**WORK TO COMPLETE:** Please give the number of lines in the entries below that hold "synthesis", with no other words.

(SOURCE DATA begins)

File: config.mk
export PLATFORM = sky130hd
export DESIGN_NAME = branch_unit_top
export DESIGN_NICKNAME = d
export VERILOG_FILES = /design/src/design/branch_pkg.sv /design/src/design/cla_16bit.sv /design/src/design/branch_control.sv /design/src/design/flag_register.sv /design/src/design/pc_sequencer.sv /design/src/design/branch_unit_top.sv
export SDC_FILE = /design/constraint.sdc
export NUM_CORES = 1
export LEC_CHECK = 0
export BUFFER_PORTS_ARGS = -buffer_cell sky130_fd_sc_hd__buf_2
export CAP_MARGIN = 20
export CORE_MARGIN = 4
export CORE_UTILIZATION = 40
export DETAILED_ROUTE_END_ITERATION = 10
export GPL_TIMING_DRIVEN = 1
export HOLD_SLACK_MARGIN = 0.1
export SYNTH_ARGS = -nofsm -noshare
export SYNTH_HDL_FRONTEND = slang
export SYNTH_HIERARCHICAL = 1
export SYNTH_SLANG_ARGS = --single-unit
File: constraint.sdc
create_clock -name clk -period 11.7 [get_ports clk]
set_clock_uncertainty 0.15 [all_clocks]
set_input_delay 2.34 -clock clk [delete_from_list [all_inputs] [get_ports clk]]
set_output_delay 2.34 -clock clk [all_outputs]
set_load 0.02 [all_outputs]
==> src/hw/dcache_array.sv <==
// four way banks plus the victim tree; gives hit data and the victim line of the addressed set
`timescale 1ns/10ps

module dcache_array (
  input  logic                               clock,
  input  logic                               reset,
  input  dcache_pkg::sass_addr_t             addr,
  input  logic                               fill_en,
  input  dcache_pkg::cache_line_t            fill_line,
  input  logic                               use_hit_way,
  output logic                               hit,
  output logic [dcache_pkg::data_bits-1:0]   hit_data,
  output dcache_pkg::cache_line_t            victim,
  output dcache_pkg::sass_addr_t             victim_addr
);

  logic [dcache_pkg::num_way-1:0]   way_hit;
  logic [dcache_pkg::num_way-1:0]   way_wr;
  logic [dcache_pkg::num_way-1:0]   victim_way;
  logic [dcache_pkg::data_bits-1:0] way_data [dcache_pkg::num_way];
  dcache_pkg::cache_line_t          way_line [dcache_pkg::num_way];

  // store hits rewrite in place, everything else goes to the victim way
  assign way_wr = fill_en ? (use_hit_way ? way_hit : victim_way) : '0;

  for (genvar w = 0; w < dcache_pkg::num_way; w++) begin : g_way
    cache_way way_i (
      .clock       (clock),
      .reset       (reset),
      .rd_addr     (addr),
      .wr_en       (way_wr[w]),
      .wr_line     (fill_line),
      .hit         (way_hit[w]),
      .rd_data     (way_data[w]),
      .victim_line (way_line[w])
    );
  end

  // tree advances only when a new line comes in
  victim_tree tree_i (
    .clock      (clock),
    .reset      (reset),
    .set_index  (addr.set_index),
    .fill       (fill_en && !use_hit_way),
    .victim_way (victim_way)
  );

  assign hit = |way_hit;

  // both selects are one-hot
  always_comb begin
    hit_data = '0;
    victim   = '0;
    for (int w = 0; w < dcache_pkg::num_way; w++) begin
      if (way_hit[w]) begin
        hit_data = way_data[w];
      end
      if (victim_way[w]) begin
        victim = way_line[w];
      end
    end
  end

  always_comb begin
    victim_addr.tag       = victim.tag;
    victim_addr.set_index = addr.set_index;
    victim_addr.ignore    = '0;
  end

endmodule

==> src/hw/victim_tree.sv <==
// per-set fill-order tree; names the way that the next line fill of a set replaces
`timescale 1ns/10ps

module victim_tree (
  input  logic                                clock,
  input  logic                                reset,
  input  logic [dcache_pkg::idx_bits-1:0]     set_index,
  input  logic                                fill,
  output logic [dcache_pkg::num_way-1:0]      victim_way
);

  logic [dcache_pkg::num_idx-1:0] half;
  logic [dcache_pkg::num_idx-1:0] left;
  logic [dcache_pkg::num_idx-1:0] right;
  logic                           cur_half;
  logic                           cur_left;
  logic                           cur_right;

  assign cur_half  = half[set_index];
  assign cur_left  = left[set_index];
  assign cur_right = right[set_index];

  // half picks the pair, left/right picks the way inside it
  assign victim_way = {cur_half & cur_right,
                       cur_half & ~cur_right,
                       ~cur_half & cur_left,
                       ~cur_half & ~cur_left};

  // fills walk way0, way2, way1, way3
  always_ff @(posedge clock) begin
    if (reset) begin
      half  <= '0;
      left  <= '0;
      right <= '0;
    end else if (fill) begin
      half[set_index] <= ~cur_half;
      if (!cur_half) begin
        left[set_index] <= ~cur_left;
      end else begin
        right[set_index] <= ~cur_right;
      end
    end
  end

endmodule

==> src/hw/cache_way.sv <==
// one way bank of the data cache; dcache_array instances four of them side by side
`timescale 1ns/10ps

module cache_way (
  input  logic                               clock,
  input  logic                               reset,
  input  dcache_pkg::sass_addr_t             rd_addr,
  input  logic                               wr_en,
  input  dcache_pkg::cache_line_t            wr_line,
  output logic                               hit,
  output logic [dcache_pkg::data_bits-1:0]   rd_data,
  output dcache_pkg::cache_line_t            victim_line
);

  dcache_pkg::cache_line_t lines [dcache_pkg::num_idx];
  dcache_pkg::cache_line_t cur_line;

  // line of the addressed set
  assign cur_line = lines[rd_addr.set_index];

  assign hit     = cur_line.valid && (cur_line.tag == rd_addr.tag);
  assign rd_data = cur_line.data;

  // whole line goes out so it can be evicted
  assign victim_line = cur_line;

  always_ff @(posedge clock) begin
    if (reset) begin
      for (int i = 0; i < dcache_pkg::num_idx; i++) begin
        lines[i].valid <= 1'b0;
        lines[i].dirty <= 1'b0;
      end
    end else if (wr_en) begin
      lines[rd_addr.set_index] <= wr_line;
    end
  end

endmodule

==> config.mk <==
export PLATFORM = sky130hd
export DESIGN_NAME = dcache_array
export DESIGN_NICKNAME = d
export VERILOG_FILES = /design/src/hw/dcache_pkg.sv /design/src/hw/dcache_array.sv /design/src/hw/victim_tree.sv /design/src/hw/cache_way.sv
export SDC_FILE = /design/constraint.sdc
export NUM_CORES = 2
export LEC_CHECK = 0
export BUFFER_PORTS_ARGS = -buffer_cell sky130_fd_sc_hd__buf_4
export CORE_ASPECT_RATIO = 0.7
export CORE_MARGIN = 5
export CORE_UTILIZATION = 55
export DETAILED_ROUTE_END_ITERATION = 8
export GPL_TIMING_DRIVEN = 0
export HOLD_SLACK_MARGIN = 0.1
export PLACE_DENSITY = 0.83
export SLEW_MARGIN = 20
export SYNTH_ARGS = -nofsm -noshare
export SYNTH_HDL_FRONTEND = slang
export SYNTH_HIERARCHICAL = 1
export SYNTH_SLANG_ARGS = --single-unit
==> constraint.sdc <==
create_clock -name clock -period 9.49 [get_ports clock]
set_clock_uncertainty 0.15 [all_clocks]
set_input_delay 0.4745 -clock clock [delete_from_list [all_inputs] [get_ports clock]]
set_output_delay 0.4745 -clock clock [all_outputs]
set_load 0.005 [all_outputs]
--- src/hw/dcache_pkg.sv ---
// shared widths and packed types for the data cache; referenced by scoped name from all RTL
package dcache_pkg;

  // cache geometry
  localparam int num_way   = 4;
  localparam int num_idx   = 8;
  localparam int idx_bits  = 3;
  localparam int tag_bits  = 5;
  // byte offset, never decoded
  localparam int off_bits  = 3;
  localparam int data_bits = 64;
  localparam int wb_depth  = 2;

  // processor byte address, tag and set_index together form the memory word address
  typedef struct packed {
    logic [tag_bits-1:0] tag;
    logic [idx_bits-1:0] set_index;
    logic [off_bits-1:0] ignore;
  } sass_addr_t;

  typedef struct packed {
    logic                 valid;
    logic                 dirty;
    logic [tag_bits-1:0]  tag;
    logic [data_bits-1:0] data;
  } cache_line_t;

  typedef struct packed {
    logic                 write;
    sass_addr_t           addr;
    logic [data_bits-1:0] data;
  } mem_req_t;

  typedef struct packed {
    logic                 store;
    sass_addr_t           addr;
    logic [data_bits-1:0] data;
  } cpu_req_t;

endpackage
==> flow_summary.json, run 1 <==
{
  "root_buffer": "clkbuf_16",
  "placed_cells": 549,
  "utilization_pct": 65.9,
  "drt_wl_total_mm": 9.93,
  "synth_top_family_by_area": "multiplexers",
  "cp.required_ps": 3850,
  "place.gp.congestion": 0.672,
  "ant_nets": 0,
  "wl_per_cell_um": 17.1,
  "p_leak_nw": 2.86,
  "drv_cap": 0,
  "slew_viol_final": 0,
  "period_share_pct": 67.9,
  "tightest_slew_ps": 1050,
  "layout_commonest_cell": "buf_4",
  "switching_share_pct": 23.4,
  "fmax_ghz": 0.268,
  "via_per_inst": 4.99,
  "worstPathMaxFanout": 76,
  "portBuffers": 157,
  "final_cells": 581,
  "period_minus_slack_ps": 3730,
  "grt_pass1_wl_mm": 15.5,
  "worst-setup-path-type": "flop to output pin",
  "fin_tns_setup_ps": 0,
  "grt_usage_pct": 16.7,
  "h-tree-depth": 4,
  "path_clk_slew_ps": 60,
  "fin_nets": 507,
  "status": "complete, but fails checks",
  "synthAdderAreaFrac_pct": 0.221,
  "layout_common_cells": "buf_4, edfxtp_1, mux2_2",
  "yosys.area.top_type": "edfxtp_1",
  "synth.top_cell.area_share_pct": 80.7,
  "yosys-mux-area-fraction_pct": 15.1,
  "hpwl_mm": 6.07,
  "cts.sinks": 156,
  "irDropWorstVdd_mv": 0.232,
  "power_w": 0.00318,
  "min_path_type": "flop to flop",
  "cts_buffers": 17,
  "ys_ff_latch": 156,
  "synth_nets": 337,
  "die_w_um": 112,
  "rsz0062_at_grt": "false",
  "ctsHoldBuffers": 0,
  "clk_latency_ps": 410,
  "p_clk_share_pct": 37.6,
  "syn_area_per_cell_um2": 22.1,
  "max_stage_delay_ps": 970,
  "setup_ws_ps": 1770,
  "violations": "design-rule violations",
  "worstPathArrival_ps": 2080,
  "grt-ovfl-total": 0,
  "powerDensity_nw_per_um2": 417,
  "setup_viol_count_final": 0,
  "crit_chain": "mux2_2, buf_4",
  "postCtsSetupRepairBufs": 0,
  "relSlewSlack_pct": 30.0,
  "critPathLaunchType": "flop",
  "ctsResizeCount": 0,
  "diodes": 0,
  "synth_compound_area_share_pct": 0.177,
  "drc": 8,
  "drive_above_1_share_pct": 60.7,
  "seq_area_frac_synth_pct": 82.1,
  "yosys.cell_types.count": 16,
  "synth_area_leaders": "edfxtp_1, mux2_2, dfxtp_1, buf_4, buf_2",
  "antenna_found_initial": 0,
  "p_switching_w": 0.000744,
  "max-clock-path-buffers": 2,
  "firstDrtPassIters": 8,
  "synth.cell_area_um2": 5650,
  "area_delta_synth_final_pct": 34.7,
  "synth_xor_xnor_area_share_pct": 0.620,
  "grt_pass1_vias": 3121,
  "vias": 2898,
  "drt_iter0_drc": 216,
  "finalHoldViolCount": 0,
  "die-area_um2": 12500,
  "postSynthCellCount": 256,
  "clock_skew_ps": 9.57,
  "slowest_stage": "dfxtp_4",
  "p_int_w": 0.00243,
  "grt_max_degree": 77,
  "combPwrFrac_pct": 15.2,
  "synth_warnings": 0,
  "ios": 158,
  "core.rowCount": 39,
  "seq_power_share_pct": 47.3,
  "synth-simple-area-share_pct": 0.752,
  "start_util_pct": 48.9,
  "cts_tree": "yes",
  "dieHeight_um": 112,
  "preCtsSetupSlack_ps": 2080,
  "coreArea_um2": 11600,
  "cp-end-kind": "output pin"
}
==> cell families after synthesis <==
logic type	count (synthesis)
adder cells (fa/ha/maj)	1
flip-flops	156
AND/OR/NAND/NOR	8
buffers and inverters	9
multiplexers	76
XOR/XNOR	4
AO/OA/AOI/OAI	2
--- config.mk ---
export PLATFORM = sky130hd
export DESIGN_NAME = soc_top
export DESIGN_NICKNAME = d
export VERILOG_FILES = /design/src/soc_pkg.sv /design/src/gpio_regs.sv /design/src/soc_top.sv /design/src/sync_fifo.sv /design/src/wb_addr_decode.sv /design/src/wb_data_resize.sv /design/src/wb_fifo.sv
export SDC_FILE = /design/constraint.sdc
export NUM_CORES = 1
export LEC_CHECK = 0
export BUFFER_PORTS_ARGS = -buffer_cell sky130_fd_sc_hd__buf_2
export CORE_ASPECT_RATIO = 2
export CORE_MARGIN = 2
export CORE_UTILIZATION = 55
export DETAILED_ROUTE_END_ITERATION = 8
export PLACE_DENSITY = 0.78
export SYNTH_ARGS = -nofsm -noshare
export SYNTH_HDL_FRONTEND = slang
export SYNTH_SLANG_ARGS = --single-unit
--- constraint.sdc ---
create_clock -name wb_clk_i -period 5.4 [get_ports wb_clk_i]
set_clock_uncertainty 0.15 [all_clocks]
set_input_delay 0.54 -clock wb_clk_i [delete_from_list [all_inputs] [get_ports wb_clk_i]]
set_output_delay 0.54 -clock wb_clk_i [all_outputs]
set_load 0.02 [all_outputs]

(SOURCE DATA ends)

**FINAL ANSWER:** 2